Stored items:
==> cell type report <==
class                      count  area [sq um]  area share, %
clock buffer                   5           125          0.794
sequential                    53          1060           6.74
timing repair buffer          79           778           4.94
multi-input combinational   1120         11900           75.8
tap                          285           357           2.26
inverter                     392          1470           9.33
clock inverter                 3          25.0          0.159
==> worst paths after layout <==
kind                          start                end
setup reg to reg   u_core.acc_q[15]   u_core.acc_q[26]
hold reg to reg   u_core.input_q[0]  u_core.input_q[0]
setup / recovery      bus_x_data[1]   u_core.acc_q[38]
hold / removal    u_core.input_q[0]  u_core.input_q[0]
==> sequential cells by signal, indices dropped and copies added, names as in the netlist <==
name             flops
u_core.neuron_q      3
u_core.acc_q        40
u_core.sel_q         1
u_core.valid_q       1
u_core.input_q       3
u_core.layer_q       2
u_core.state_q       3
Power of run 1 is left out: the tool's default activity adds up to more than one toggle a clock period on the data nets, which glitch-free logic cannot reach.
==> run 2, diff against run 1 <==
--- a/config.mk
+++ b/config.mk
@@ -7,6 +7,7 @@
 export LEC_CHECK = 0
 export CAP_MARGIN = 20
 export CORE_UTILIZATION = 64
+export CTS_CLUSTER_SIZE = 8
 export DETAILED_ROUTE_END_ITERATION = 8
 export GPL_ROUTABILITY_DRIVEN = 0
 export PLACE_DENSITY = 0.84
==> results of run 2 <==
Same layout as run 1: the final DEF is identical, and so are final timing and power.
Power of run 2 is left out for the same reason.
File: src/rtl/spi_ctrl_pkg.sv
// Shared types and constants for the SPI command sequencer and its sub-blocks.
package spi_ctrl_pkg;

  localparam int ADDR_W     = 7;
  localparam int DATA_W     = 8;
  localparam int CMD_RD_BIT = 7;

  localparam logic [DATA_W-1:0] ID_BYTE_DEFAULT = 8'hA5;

  typedef enum logic [2:0] {
    S_BOOT,
    S_CMD,
    S_WRITE,
    S_RD_REQ,
    S_RD_LOAD,
    S_READ
  } state_e;

endpackage

File: src/rtl/cs_sync.sv
// Two-flop synchroniser for the raw chip-select pin plus a rising-edge pulse.
// All flops reset high so an idle (high) pin produces no edge at reset release.
module cs_sync (
  input  logic clk_i,
  input  logic rst_ni,
  input  logic cs_n_i,
  output logic rise_o
);

  logic meta_q;
  logic sync_q;
  logic prev_q;

  always_ff @(posedge clk_i or negedge rst_ni) begin
    if (!rst_ni) begin
      meta_q <= 1'b1;
      sync_q <= 1'b1;
      prev_q <= 1'b1;
    end else begin
      meta_q <= cs_n_i;
      sync_q <= meta_q;
      prev_q <= sync_q;
    end
  end

  assign rise_o = sync_q & ~prev_q;

endmodule

File: src/rtl/spi_reg_ctrl.sv
// Decodes chip-select framed SPI byte streams into parameter register writes and
// reads with address auto-increment, and preloads the slave's MISO byte.
module spi_reg_ctrl
  import spi_ctrl_pkg::*;
#(
  parameter logic [DATA_W-1:0] ID_BYTE = ID_BYTE_DEFAULT
) (
  input  logic              i_Clk,
  input  logic              i_Rst_L,
  input  logic              i_RX_DV,
  input  logic [DATA_W-1:0] i_RX_Byte,
  input  logic              i_SPI_CS_n,
  output logic              o_TX_DV,
  output logic [DATA_W-1:0] o_TX_Byte,
  output logic              o_Wr_En,
  output logic              o_Rd_En,
  output logic [ADDR_W-1:0] o_Addr,
  output logic [DATA_W-1:0] o_Wr_Data,
  input  logic [DATA_W-1:0] i_Rd_Data,
  output logic              o_Frame_Done
);

  state_e            state_q;
  logic [ADDR_W-1:0] addr_q;
  logic              tx_dv_q;
  logic [DATA_W-1:0] tx_byte_q;
  logic              wr_en_q;
  logic              rd_en_q;
  logic [ADDR_W-1:0] addr_out_q;
  logic [DATA_W-1:0] wr_data_q;
  logic              frame_done_q;
  logic              cs_rise;
  logic              wr_fire;

  cs_sync u_cs_sync (
    .clk_i  (i_Clk),
    .rst_ni (i_Rst_L),
    .cs_n_i (i_SPI_CS_n),
    .rise_o (cs_rise)
  );

  // A data byte arriving together with the frame end still gets written.
  assign wr_fire = (state_q == S_WRITE) && i_RX_DV;

  always_ff @(posedge i_Clk or negedge i_Rst_L) begin
    if (!i_Rst_L) begin
      state_q      <= S_BOOT;
      addr_q       <= '0;
      tx_dv_q      <= 1'b0;
      tx_byte_q    <= '0;
      wr_en_q      <= 1'b0;
      rd_en_q      <= 1'b0;
      addr_out_q   <= '0;
      wr_data_q    <= '0;
      frame_done_q <= 1'b0;
    end else begin
      tx_dv_q      <= 1'b0;
      wr_en_q      <= 1'b0;
      rd_en_q      <= 1'b0;
      frame_done_q <= 1'b0;

      if (wr_fire) begin
        wr_en_q    <= 1'b1;
        addr_out_q <= addr_q;
        wr_data_q  <= i_RX_Byte;
        addr_q     <= addr_q + ADDR_W'(1);
      end

      if (cs_rise) begin
        frame_done_q <= 1'b1;
        state_q      <= S_BOOT;
      end else begin
        case (state_q)
          S_BOOT: begin
            tx_dv_q   <= 1'b1;
            tx_byte_q <= ID_BYTE;
            state_q   <= S_CMD;
          end
          S_CMD: begin
            if (i_RX_DV) begin
              addr_q  <= i_RX_Byte[ADDR_W-1:0];
              state_q <= i_RX_Byte[CMD_RD_BIT] ? S_RD_REQ : S_WRITE;
            end
          end
          S_WRITE: begin
            state_q <= S_WRITE;
          end
          // Bytes arriving during the request/load pair are ignored.
          S_RD_REQ: begin
            rd_en_q    <= 1'b1;
            addr_out_q <= addr_q;
            state_q    <= S_RD_LOAD;
          end
          S_RD_LOAD: begin
            tx_dv_q   <= 1'b1;
            tx_byte_q <= i_Rd_Data;
            addr_q    <= addr_q + ADDR_W'(1);
            state_q   <= S_READ;
          end
          S_READ: begin
            if (i_RX_DV) begin
              state_q <= S_RD_REQ;
            end
          end
          default: begin
            state_q <= S_BOOT;
          end
        endcase
      end
    end
  end

  assign o_TX_DV      = tx_dv_q;
  assign o_TX_Byte    = tx_byte_q;
  assign o_Wr_En      = wr_en_q;
  assign o_Rd_En      = rd_en_q;
  assign o_Addr       = addr_out_q;
  assign o_Wr_Data    = wr_data_q;
  assign o_Frame_Done = frame_done_q;

endmodule

File: config.mk
export PLATFORM = sky130hd
export DESIGN_NAME = spi_reg_ctrl
export DESIGN_NICKNAME = d
export VERILOG_FILES = /design/src/rtl/spi_ctrl_pkg.sv /design/src/rtl/cs_sync.sv /design/src/rtl/spi_reg_ctrl.sv
export SDC_FILE = /design/constraint.sdc
export NUM_CORES = 1
export LEC_CHECK = 0
export CAP_MARGIN = 20
export CORE_ASPECT_RATIO = 0.8
export CORE_MARGIN = 3
export CORE_UTILIZATION = 44
export CTS_CLUSTER_SIZE = 8
export DETAILED_ROUTE_END_ITERATION = 8
export PLACE_DENSITY = 0.75
export SLEW_MARGIN = 30
export SYNTH_ARGS = -nofsm -noshare
export SYNTH_HDL_FRONTEND = slang
export SYNTH_HIERARCHICAL = 1
export SYNTH_SLANG_ARGS = --single-unit
File: constraint.sdc
create_clock -name i_Clk -period 1.72 [get_ports i_Clk]
set_input_delay 0.172 -clock i_Clk [delete_from_list [all_inputs] [get_ports i_Clk]]
set_output_delay 0.172 -clock i_Clk [all_outputs]
set_load 0.05 [all_outputs]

[What to produce] A word-for-word copy of the lines above from the one with "setup / recovery" through the one with "Same layout as", inclusive, is the only output wanted.

[Task answer]
setup / recovery      bus_x_data[1]   u_core.acc_q[38]
hold / removal    u_core.input_q[0]  u_core.input_q[0]
==> sequential cells by signal, indices dropped and copies added, names as in the netlist <==
name             flops
u_core.neuron_q      3
u_core.acc_q        40
u_core.sel_q         1
u_core.valid_q       1
u_core.input_q       3
u_core.layer_q       2
u_core.state_q       3
Power of run 1 is left out: the tool's default activity adds up to more than one toggle a clock period on the data nets, which glitch-free logic cannot reach.
==> run 2, diff against run 1 <==
--- a/config.mk
+++ b/config.mk
@@ -7,6 +7,7 @@
 export LEC_CHECK = 0
 export CAP_MARGIN = 20
 export CORE_UTILIZATION = 64
+export CTS_CLUSTER_SIZE = 8
 export DETAILED_ROUTE_END_ITERATION = 8
 export GPL_ROUTABILITY_DRIVEN = 0
 export PLACE_DENSITY = 0.84
==> results of run 2 <==
Same layout as run 1: the final DEF is identical, and so are final timing and power.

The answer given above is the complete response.